Intruder in the Dust explained

Intruder in the Dust is a 1948 crime novel written by American author William Faulkner. Taking place in Mississippi, it revolves around an African American farmer accused of murdering a Caucasian man.

Overview

The novel focuses on Lucas Beauchamp, a black farmer accused of murdering a white man. He is exonerated through the efforts of black and white teenagers and a spinster from a long-established Southern family. It was written as Faulkner's response as a Southern writer to the racial problems facing the South.

Intruder in the Dust is notable for its use of stream of consciousness style of narration.
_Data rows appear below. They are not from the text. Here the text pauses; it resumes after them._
`src/rtl/core/stack_vm_instruction_execute_assert.svh`:
```
// Assertion macros for the stack machine execute block.
// Clocked on clk_i; SVIE_ASSERT is off while rst_ni is low; empty if ASSERT_OFF.
`ifndef STACK_VM_INSTRUCTION_EXECUTE_ASSERT_SVH
`define STACK_VM_INSTRUCTION_EXECUTE_ASSERT_SVH
`ifndef ASSERT_OFF
`define SVIE_ASSERT(name, prop, msg) \
  name: assert property (@(posedge clk_i) disable iff (!rst_ni) (prop)) \
    else $error(msg);
`define SVIE_ASSERT_ALWAYS(name, prop, msg) \
  name: assert property (@(posedge clk_i) (prop)) \
    else $error(msg);
`else
`define SVIE_ASSERT(name, prop, msg)
`define SVIE_ASSERT_ALWAYS(name, prop, msg)
`endif
`endif

```
`src/rtl/core/svie_pkg.sv`:
```
// Shared types and constants of the stack machine execute block.
// No dependencies; used by the top level.
package svie_pkg;

  typedef logic [7:0] byte_t;

  localparam int RAM_DEPTH      = 256;
  localparam int RAM_AW         = $clog2(RAM_DEPTH);
  localparam int FRAME_SIZE     = 32;
  localparam int RETURN_SLOTS   = 2;
  localparam int REGISTER_COUNT = 8;
  localparam int REG_IDX_W      = $clog2(REGISTER_COUNT);

  typedef logic [RAM_AW-1:0]    addr_t;
  typedef logic [REG_IDX_W-1:0] reg_idx_t;

  localparam byte_t      FRAME_STEP  = byte_t'(FRAME_SIZE + RETURN_SLOTS);
  localparam logic [8:0] RAM_TOP     = 9'(RAM_DEPTH);

  localparam reg_idx_t REG_FP = reg_idx_t'(4);
  localparam reg_idx_t REG_SP = reg_idx_t'(5);
  localparam reg_idx_t REG_FN = reg_idx_t'(6);
  localparam reg_idx_t REG_PC = reg_idx_t'(7);

  typedef enum logic [2:0] {
    OP_MOV   = 3'd0,
    OP_CAL   = 3'd1,
    OP_RET   = 3'd2,
    OP_REF   = 3'd3,
    OP_ADD   = 3'd4,
    OP_OUT   = 3'd5,
    OP_NOT   = 3'd6,
    OP_EQU   = 3'd7
  } op_e;

  typedef enum logic [1:0] {
    KIND_VAL = 2'd0,
    KIND_REG = 2'd1,
    KIND_STK = 2'd2,
    KIND_PTR = 2'd3
  } kind_e;

  typedef enum logic [1:0] {
    ERR_NONE     = 2'd0,
    ERR_KIND     = 2'd1,
    ERR_OVERFLOW = 2'd2,
    ERR_CALLEE   = 2'd3
  } err_e;

  typedef enum logic [3:0] {
    ST_IDLE,
    ST_EXEC,
    ST_SRC,
    ST_PTR,
    ST_DST,
    ST_DPTR,
    ST_REG,
    ST_ADD,
    ST_CAL,
    ST_RET1,
    ST_RET2,
    ST_DONE
  } state_e;

endpackage

```
`src/rtl/core/svie_ram.sv`:
```
// Generic single-port RAM with registered read data.
// No dependencies.
module svie_ram #(
  parameter int Width = 8,
  parameter int Depth = 256
) (
  input  logic                     clk_i,
  input  logic                     we_i,
  input  logic [$clog2(Depth)-1:0] addr_i,
  input  logic [Width-1:0]         wdata_i,
  output logic [Width-1:0]         rdata_o
);

  logic [Width-1:0] mem_q [Depth];

  always_ff @(posedge clk_i) begin
    if (we_i) begin
      mem_q[addr_i] <= wdata_i;
    end
    rdata_o <= mem_q[addr_i];
  end

endmodule

```
`src/rtl/core/stack_vm_instruction_execute.sv`:
```
// Execute stage of an 8-bit stack machine: register file, sequencer, data RAM.
// Depends on svie_pkg, svie_ram and stack_vm_instruction_execute_assert.svh.
//
// Usage: present a fetched instruction with start_i while busy_o is low; it
// is taken at that clock edge and busy_o stays high until the result is out.
// The result appears for exactly one cycle with done_o high; the receiver
// cannot hold it off and must take it in that cycle.
// Requests take different paths through the sequencer: an error or a RET in
// main goes straight to the done state, and a move with both operands
// through a pointer takes the longest path.
// Every step through the data RAM is its own state: the RAM has a single port
// with registered read data, and a pointer needs a slot read before the
// target access.
// The main function index is written on the cfg channel, always ready; the user
// must write it only while the block is idle, which the block does not enforce.
// Reset clears the eight registers, the main index and the sequencer; the
// data RAM is not cleared and holds garbage until written.
`include "stack_vm_instruction_execute_assert.svh"

module stack_vm_instruction_execute (
  input  logic            clk_i,
  input  logic            rst_ni,
  input  logic            start_i,
  output logic            busy_o,
  input  logic [2:0]      req_type_i,
  input  logic [1:0]      src_kind_i,
  input  svie_pkg::byte_t src_value_i,
  input  logic [1:0]      dst_kind_i,
  input  svie_pkg::byte_t dst_value_i,
  input  svie_pkg::byte_t callee_index_i,
  input  logic            callee_found_i,
  input  logic            cfg_valid_i,
  output logic            cfg_ready_o,
  input  svie_pkg::byte_t cfg_data_i,
  output logic            done_o,
  output logic            print_valid_o,
  output svie_pkg::byte_t print_value_o,
  output svie_pkg::byte_t next_function_o,
  output svie_pkg::byte_t next_pc_o,
  output logic            finished_o,
  output logic [1:0]      error_code_o
);
  import svie_pkg::*;

  state_e   state_q, state_d;
  byte_t    rf_q [REGISTER_COUNT];
  byte_t    rf_d [REGISTER_COUNT];
  byte_t    main_q;

  op_e      op_q;
  kind_e    sk_q, dk_q;
  byte_t    sv_q, dv_q, callee_q;
  logic     found_q;

  byte_t    x_q, x_d;
  logic     pv_q, pv_d, fin_q, fin_d;
  byte_t    pval_q, pval_d;
  err_e     err_q, err_d;

  logic     accept;
  reg_idx_t rf_ridx;
  byte_t    rf_rdata;
  logic     mem_we;
  addr_t    mem_addr;
  byte_t    mem_wdata, mem_rdata;

  logic [8:0] src_sum, dst_sum, fp_limit;
  addr_t      slot_src, slot_dst;
  byte_t      fp_new;
  logic       cal_overflow;

  assign accept      = start_i && (state_q == ST_IDLE);
  assign cfg_ready_o = 1'b1;

  assign src_sum      = {1'b0, rf_q[REG_FP]} + {1'b0, sv_q};
  assign dst_sum      = {1'b0, rf_q[REG_FP]} + {1'b0, dv_q};
  assign slot_src     = src_sum[RAM_AW-1:0];
  assign slot_dst     = dst_sum[RAM_AW-1:0];
  assign fp_limit     = {1'b0, rf_q[REG_FP]} + {1'b0, FRAME_STEP};
  assign cal_overflow = (fp_limit >= RAM_TOP);
  assign fp_new       = fp_limit[7:0];
  assign rf_rdata     = rf_q[rf_ridx];

  svie_ram #(
    .Width (8),
    .Depth (RAM_DEPTH)
  ) u_data_ram (
    .clk_i   (clk_i),
    .we_i    (mem_we),
    .addr_i  (mem_addr),
    .wdata_i (mem_wdata),
    .rdata_o (mem_rdata)
  );

  always_comb begin
    state_d = state_q;
    case (state_q)
      ST_IDLE: begin
        if (start_i) state_d = ST_EXEC;
      end
      ST_EXEC: begin
        case (op_q)
          OP_MOV: state_d = (dk_q == KIND_VAL) ? ST_DONE : ST_SRC;
          OP_REF: begin
            if ((sk_q inside {KIND_VAL, KIND_REG}) || dk_q == KIND_VAL) state_d = ST_DONE;
            else state_d = ST_SRC;
          end
          OP_OUT: state_d = ST_SRC;
          OP_CAL: begin
            if (sk_q != KIND_VAL || !found_q || cal_overflow) state_d = ST_DONE;
            else state_d = ST_CAL;
          end
          OP_RET:  state_d = (rf_q[REG_FN] == main_q) ? ST_DONE : ST_RET1;
          default: state_d = ST_REG;
        endcase
      end
      ST_SRC:  state_d = (sk_q == KIND_PTR && op_q != OP_REF) ? ST_PTR : ST_DST;
      ST_PTR:  state_d = ST_DST;
      ST_DST: begin
        if (op_q != OP_OUT && dk_q == KIND_PTR) state_d = ST_DPTR;
        else state_d = ST_DONE;
      end
      ST_DPTR: state_d = ST_DONE;
      ST_REG:  state_d = (op_q == OP_ADD) ? ST_ADD : ST_DONE;
      ST_ADD:  state_d = ST_DONE;
      ST_CAL:  state_d = ST_DONE;
      ST_RET1: state_d = ST_RET2;
      ST_RET2: state_d = ST_DONE;
      ST_DONE: state_d = ST_IDLE;
      default: state_d = ST_IDLE;
    endcase
  end

  always_comb begin
    rf_d      = rf_q;
    x_d       = x_q;
    pv_d      = pv_q;
    pval_d    = pval_q;
    fin_d     = fin_q;
    err_d     = err_q;
    rf_ridx   = sv_q[REG_IDX_W-1:0];
    mem_we    = 1'b0;
    mem_addr  = slot_src;
    mem_wdata = '0;
    case (state_q)
      ST_IDLE: begin
        if (accept) begin
          pv_d   = 1'b0;
          pval_d = '0;
          fin_d  = 1'b0;
          err_d  = ERR_NONE;
        end
      end
      ST_EXEC: begin
        case (op_q)
          OP_MOV: begin
            if (dk_q == KIND_VAL) err_d = ERR_KIND;
            else rf_d[REG_PC] = rf_q[REG_PC] + 8'd1;
          end
          OP_REF: begin
            if ((sk_q inside {KIND_VAL, KIND_REG}) || dk_q == KIND_VAL) err_d = ERR_KIND;
            else rf_d[REG_PC] = rf_q[REG_PC] + 8'd1;
          end
          OP_CAL: begin
            if (sk_q != KIND_VAL) begin
              err_d = ERR_KIND;
            end else if (!found_q) begin
              err_d = ERR_CALLEE;
            end else if (cal_overflow) begin
              err_d = ERR_OVERFLOW;
            end else begin
              rf_d[REG_PC] = rf_q[REG_PC] + 8'd1;
              rf_d[REG_FP] = fp_new;
              rf_d[REG_SP] = fp_new;
              mem_we       = 1'b1;
              mem_addr     = addr_t'(fp_new - 8'd2);
              mem_wdata    = rf_q[REG_FN];
            end
          end
          OP_RET: begin
            if (rf_q[REG_FN] == main_q) begin
              fin_d = 1'b1;
            end else begin
              mem_addr     = addr_t'(rf_q[REG_FP] - 8'd1);
              rf_d[REG_SP] = rf_q[REG_FP] - 8'd2;
              rf_d[REG_FP] = rf_q[REG_FP] - FRAME_STEP;
            end
          end
          default: rf_d[REG_PC] = rf_q[REG_PC] + 8'd1;
        endcase
      end
      ST_SRC: begin
        case (sk_q)
          KIND_VAL: x_d = sv_q;
          KIND_REG: x_d = rf_rdata;
          KIND_STK: x_d = (op_q == OP_REF) ? byte_t'(slot_src) : mem_rdata;
          default: begin
            mem_addr = mem_rdata[RAM_AW-1:0];
            if (op_q == OP_REF) x_d = byte_t'(mem_rdata[RAM_AW-1:0]);
          end
        endcase
      end
      ST_PTR: x_d = mem_rdata;
      ST_DST: begin
        mem_addr = slot_dst;
        if (op_q == OP_OUT) begin
          pv_d   = 1'b1;
          pval_d = x_q;
        end else begin
          case (dk_q)
            KIND_REG: rf_d[dv_q[REG_IDX_W-1:0]] = x_q;
            KIND_STK: begin
              mem_we    = 1'b1;
              mem_wdata = x_q;
            end
            default: ;
          endcase
        end
      end
      ST_DPTR: begin
        mem_we    = 1'b1;
        mem_addr  = mem_rdata[RAM_AW-1:0];
        mem_wdata = x_q;
      end
      ST_REG: begin
        case (op_q)
          OP_NOT:  rf_d[sv_q[REG_IDX_W-1:0]] = ~rf_rdata;
          OP_EQU:  rf_d[sv_q[REG_IDX_W-1:0]] = (rf_rdata == '0) ? 8'd1 : 8'd0;
          default: x_d = rf_rdata;
        endcase
      end
      ST_ADD: begin
        rf_ridx                     = dv_q[REG_IDX_W-1:0];
        rf_d[dv_q[REG_IDX_W-1:0]] = rf_rdata + x_q;
      end
      ST_CAL: begin
        mem_we       = 1'b1;
        mem_addr     = addr_t'(rf_q[REG_FP] - 8'd1);
        mem_wdata    = rf_q[REG_PC];
        rf_d[REG_FN] = callee_q;
        rf_d[REG_PC] = '0;
      end
      ST_RET1: begin
        rf_d[REG_PC] = mem_rdata;
        mem_addr     = rf_q[REG_SP][RAM_AW-1:0];
      end
      ST_RET2: rf_d[REG_FN] = mem_rdata;
      default: ;
    endcase
  end

  always_comb begin
    busy_o          = (state_q != ST_IDLE);
    done_o          = (state_q == ST_DONE);
    print_valid_o   = pv_q;
    print_value_o   = pval_q;
    next_function_o = rf_q[REG_FN];
    next_pc_o       = rf_q[REG_PC];
    finished_o      = fin_q;
    error_code_o    = err_q;
  end

  always_ff @(posedge clk_i or negedge rst_ni) begin
    if (!rst_ni) begin
      state_q <= ST_IDLE;
      main_q  <= '0;
      pv_q    <= 1'b0;
      fin_q   <= 1'b0;
      err_q   <= ERR_NONE;
      for (int i = 0; i < REGISTER_COUNT; i++) begin
        rf_q[i] <= '0;
      end
    end else begin
      state_q <= state_d;
      pv_q    <= pv_d;
      fin_q   <= fin_d;
      err_q   <= err_d;
      rf_q    <= rf_d;
      if (cfg_valid_i && cfg_ready_o) main_q <= cfg_data_i;
    end
  end

  always_ff @(posedge clk_i) begin
    x_q    <= x_d;
    pval_q <= pval_d;
    if (accept) begin
      op_q     <= op_e'(req_type_i);
      sk_q     <= kind_e'(src_kind_i);
      sv_q     <= src_value_i;
      dk_q     <= kind_e'(dst_kind_i);
      dv_q     <= dst_value_i;
      callee_q <= callee_index_i;
      found_q  <= callee_found_i;
    end
  end

  `SVIE_ASSERT(a_accept_busy, (start_i && !busy_o) |=> busy_o, "accepted request left busy low")
  `SVIE_ASSERT(a_done_pulse, done_o |=> !done_o, "result strobe longer than one cycle")
  `SVIE_ASSERT(a_idle_no_write, mem_we |-> busy_o, "data RAM written while idle")
  `SVIE_ASSERT(a_err_quiet, (done_o && err_q != ERR_NONE) |-> !(pv_q || fin_q), "error with flags")
  `SVIE_ASSERT(a_err_pc_hold, (err_d != ERR_NONE) |=> $stable(rf_q[REG_PC]), "pc moved on an error")
  `SVIE_ASSERT_ALWAYS(a_reset_idle, !rst_ni |-> !done_o, "result strobe during reset")

endmodule
```
`config.mk`:
```
export PLATFORM = sky130hd
export DESIGN_NAME = stack_vm_instruction_execute
export DESIGN_NICKNAME = d
export VERILOG_FILES = /design/src/rtl/core/svie_pkg.sv /design/src/rtl/core/svie_ram.sv /design/src/rtl/core/stack_vm_instruction_execute.sv
export VERILOG_INCLUDE_DIRS = /design/src /design/src/rtl/core
export SDC_FILE = /design/constraint.sdc
export NUM_CORES = 2
export LEC_CHECK = 0
export BUFFER_PORTS_ARGS = -buffer_cell sky130_fd_sc_hd__buf_4
export CORE_MARGIN = 2
export CORE_UTILIZATION = 57
export CTS_CLUSTER_SIZE = 16
export DETAILED_ROUTE_END_ITERATION = 8
export GPL_TIMING_DRIVEN = 0
export PLACE_DENSITY = 0.71
export SYNTH_ARGS = -nofsm -noshare
export SYNTH_HDL_FRONTEND = slang
export SYNTH_HIERARCHICAL = 1
export SYNTH_SLANG_ARGS = --single-unit
```
`constraint.sdc`:
```
create_clock -name clk_i -period 7.25 [get_ports clk_i]
set_input_delay 1.0875 -clock clk_i [delete_from_list [all_inputs] [get_ports clk_i]]
set_output_delay 1.0875 -clock clk_i [all_outputs]
set_load 0.02 [all_outputs]
```
==> impl_metrics.env <==
export IMPL_nets=5227
export IMPL_stdcell_count=7394
export IMPL_regMostFlops="u_data_ram/mem_q"
export IMPL_max_freq_mhz=140
export IMPL_synth_fp_nets=4914
export IMPL_top_regs="u_data_ram/mem_q x2048, rf_q x16"
export IMPL_path_buf_inv=5
export IMPL_antenna_found_initial=3
export IMPL_yosysSeqAreaShare=0.728
export IMPL_cp_required_ns=7.97
export IMPL_yosys_top_cells_area="edfxtp_1 70%, mux4_2 13%, a22oi_1 2.4%"
export IMPL_via_per_inst=7.03
export IMPL_grt_usage=0.331
export IMPL_start_kind="flop"
export IMPL_status="complete, no violations"
export IMPL_cap_violations=0
export IMPL_drive_gt1_frac=0.244
export IMPL_yosysTopAreaCell="edfxtp_1"
export IMPL_slew_viol_final=0
export IMPL_grt_pass1_vias=50200
export IMPL_syn_inst=4841
export IMPL_largest_reg_flops=2048
export IMPL_hold_ws_ns=0.394
export IMPL_relSlewSlack=0.0624
export IMPL_yosysMostFrequentCell="edfxtp_1"
export IMPL_placeableCoreArea_um2=156000
export IMPL_synth_cell_type_count=95
export IMPL_routed_wl_met3_um=32900
export IMPL_cp_slowest_cell="a21oi_1"
export IMPL_crit_chain="clkbuf_1, a41oi_1, o211ai_1, or3_1, clkbuf_1, nand2_1, nor2_1, or2_2, a221o_1, nor2b_1, clkbuf_1, clkbuf_4, clkbuf_1, a22oi_1, a21oi_1, o41ai_1, nand4_1"
export IMPL_tightest_slew_ns=1.40
export IMPL_crit_family="buffers and inverters"
export IMPL_rsz0062_at_grt="no"
export IMPL_detail_route_first_pass_iterations=7
export IMPL_synthTopCellsByCount="2096 x edfxtp_1, 514 x mux4_2, 326 x nor2_1, 284 x a22oi_1, 234 x a21oi_1"
export IMPL_gp_congestion=1.02
export IMPL_chipWidth_um=400
export IMPL_cts_clk_slew_worst_paths_ns=0.07
export IMPL_dp_cells=6982
export IMPL_die_h_um=400
export IMPL_clock_skew_ns=0.0658
export IMPL_drt_wl_total_um=262000
export IMPL_syn_area_um2=89400
export IMPL_synth_edf_count=2096
export IMPL_met2_length_um=119000
export IMPL_yosys_warnings=6
export IMPL_grt_pass1_wl_um=369000
export IMPL_cts_made_buffers=213
export IMPL_setup_viol=0
export IMPL_crit_top_cell="clkbuf_1"
export IMPL_avgSynthCellArea_um2=18.5
export IMPL_cts_max_level=4
export IMPL_dpl_hpwl_um=173000
export IMPL_overflow=0
export IMPL_grt_max_degree=170
export IMPL_rows=145
export IMPL_worst_setup_path_type="reg -> reg"
export IMPL_synth_top_cell_area_share=0.704
export IMPL_clock_latency_ns=0.87
export IMPL_ys_ff_latch=2184
export IMPL_cp_data_arrival_time_ns=7.89
export IMPL_vias=52000
export IMPL_slowest_delay_ns=0.74
export IMPL_routedWlPerCell_um=35.4
export IMPL_drt_iter0_drc=8729
export IMPL_clock_path_buffers=3
export IMPL_async_reset_ff_frac=0.0366
export IMPL_critPathMaxFanout=10
export IMPL_setup_tns_ns=0
export IMPL_synth_ff_type="edfxtp_1"
export IMPL_dieArea_um2=160000
export IMPL_start_util=0.573
export IMPL_nFillCells=10600
export IMPL_hold_path_class="in -> reg"
export IMPL_cts_tree="done"
export IMPL_antenna_left=0
export IMPL_met1_length_um=98200
export IMPL_cts_root_buf="clkbuf_16"
export IMPL_io_pins=75
export IMPL_syn_to_final_growth_pct=12.6
export IMPL_end_kind="flop"
export IMPL_drc=0
export IMPL_finalCritPeriodShare=0.988
export IMPL_top_layer="met5"
export IMPL_port_buffers=72
export IMPL_hold_viol_final=0
export IMPL_cts_sinks=2184
export IMPL_finalCriticalPeriod_ns=7.16
-- cell families (layout without fill, tap and decap cells) --
family / Yosys count / count (layout) / synth area share
flops: 2184 / 2184 / 0.728
other cells: 1 / 2 / 0.0000420
compound gates: 890 / 890 / 0.0683
xor+xnor: 43 / 43 / 0.00440
buf+inv: 377 / 871 / 0.0197
mux: 580 / 580 / 0.138
simple gates: 737 / 737 / 0.0374
fa+ha+maj: 29 / 29 / 0.00431
-- final cells by class --
type | count | area (µm²) | area share
antenna | 1 | 2.50 | 0.0000249
buffer | 339 | 1700 | 0.0169
clock buffer | 267 | 5600 | 0.0557
clock inverter | 129 | 1280 | 0.0127
inverter | 35 | 191 | 0.00190
multi-input combinational | 2280 | 23300 | 0.231
sequential | 2184 | 65100 | 0.647
tap | 2058 | 2570 | 0.0256
timing repair buffer | 101 | 957 | 0.00951
-- layout by cell type, fill, tap and decap left out, types with 21 or more instances in the layout --
cell type  instances
buf_2             57
o22ai_1           23
nor2_4            48
mux4_2           514
clkbuf_1         219
edfxtp_1        2096
a22oi_1          284
dfrtp_1           80
ha_1              26
nor2_2            97
nand3_1           56
mux2i_1           51
o41ai_1           23
nand2b_1          21
o21ai_0          114
clkbuf_16        214
nor3_1            55
buf_6             21
clkbuf_2          23
nand2_1          154
a21oi_1          226
buf_4            122
clkinv_1          46
inv_1             25
xnor2_1           23
clkinv_2          37
buf_1             23
nor2_1           184
-- path summary, 6_finish.rpt --
kind                                      startpoint                       endpoint  slack (ns)  cells after the start
worst max-delay path            rf_q[27]$_DFFE_PN0P_  u_data_ram/rdata_o[3]$_DFF_P_        0.09                     17
worst min-delay path                  src_value_i[1]              sv_q[1]$_DFFE_PP_        0.39                      1
worst max register to register  rf_q[27]$_DFFE_PN0P_  u_data_ram/rdata_o[3]$_DFF_P_        0.09                     17
worst min register to register                  flop                           flop        0.52                      2
max in group asynchronous                     rst_ni          main_q[4]$_DFFE_PN0P_        5.94                      1
min in group asynchronous                     rst_ni                      async pin        0.44                      1
-- per-layer routing --
metal  global-route usage  vias to the layer above
met2                0.491                     3637
met4                0.133                        4
met1                0.472                    27100
met5                    0                        -
li1                     -                    20700
met3               0.0891                      561
-- timing repair --
action | in CTS | in global routing
endpoints found under the setup margin | 1624 | 1518
hold buffers | 0 | 0
resized for setup | 168 | 100
pin swaps | 10 | 1
setup buffers | 14 | 1
gates cloned | 0 | 0
-- metrics by stage --
step	utilization	cell area, µm²	setup WS (ns)
after CTS	0.643	100000	-0.286
after detailed placement	0.595	92900	-1.26
final	0.645	101000	0.0880
after global routing	0.645	101000	0.00196
after floorplan	-	89400	1.61
after global placement	0.593	92500	-3.30
Power is not shown: default switching activity piles up to over one toggle a cycle in this logic, so the estimate is an artifact.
The novel also includes lengthy passages on the Southern memory of the American Civil War, one of which Shelby Foote quoted in Ken Burns' 1990 documentary The Civil War.

The characters of Lucas Beauchamp and his wife, Molly, first appeared in Faulkner's collection of short fiction, Go Down, Moses. A story by Faulkner, "Lucas Beauchamp," was published in 1999.

The character Gavin Stevens appears as a protagonist in Faulkner's short story collection Knight's Gambit (1949).

Intruder in the Dust was turned into a film of the same name directed by Clarence Brown in 1949 after MGM paid film rights of $50,000 to Faulkner. The film was shot in Faulkner's home town of Oxford, Mississippi. In 1950, Faulkner was awarded the Nobel Prize for Literature for "his powerful and artistically unique contribution to the modern American novel."[1] The Nobel Prize was not specifically for his novel Intruder in the Dust but for the enduring contribution of his writing as a whole.

Analysis

In her contemporary review of the novel, Eudora Welty noted its humor.[2] Dayton Kohler's 1949 article noted the book's recognition of black Americans in the American south.[3] John E. Bassett has commented that this novel represents a "serious attempt to explore contemporary Southern racism through Gavin and Chick."[4] Jean E. Graham has discussed the contrasting rhetorical styles of Gavin and Chick throughout the course of the novel.[5] Ticien Marie Sassoubre has examined the novel in the context of the social issues related to lynching in the American South, and then-recent American federal law with respect to black Americans.[6]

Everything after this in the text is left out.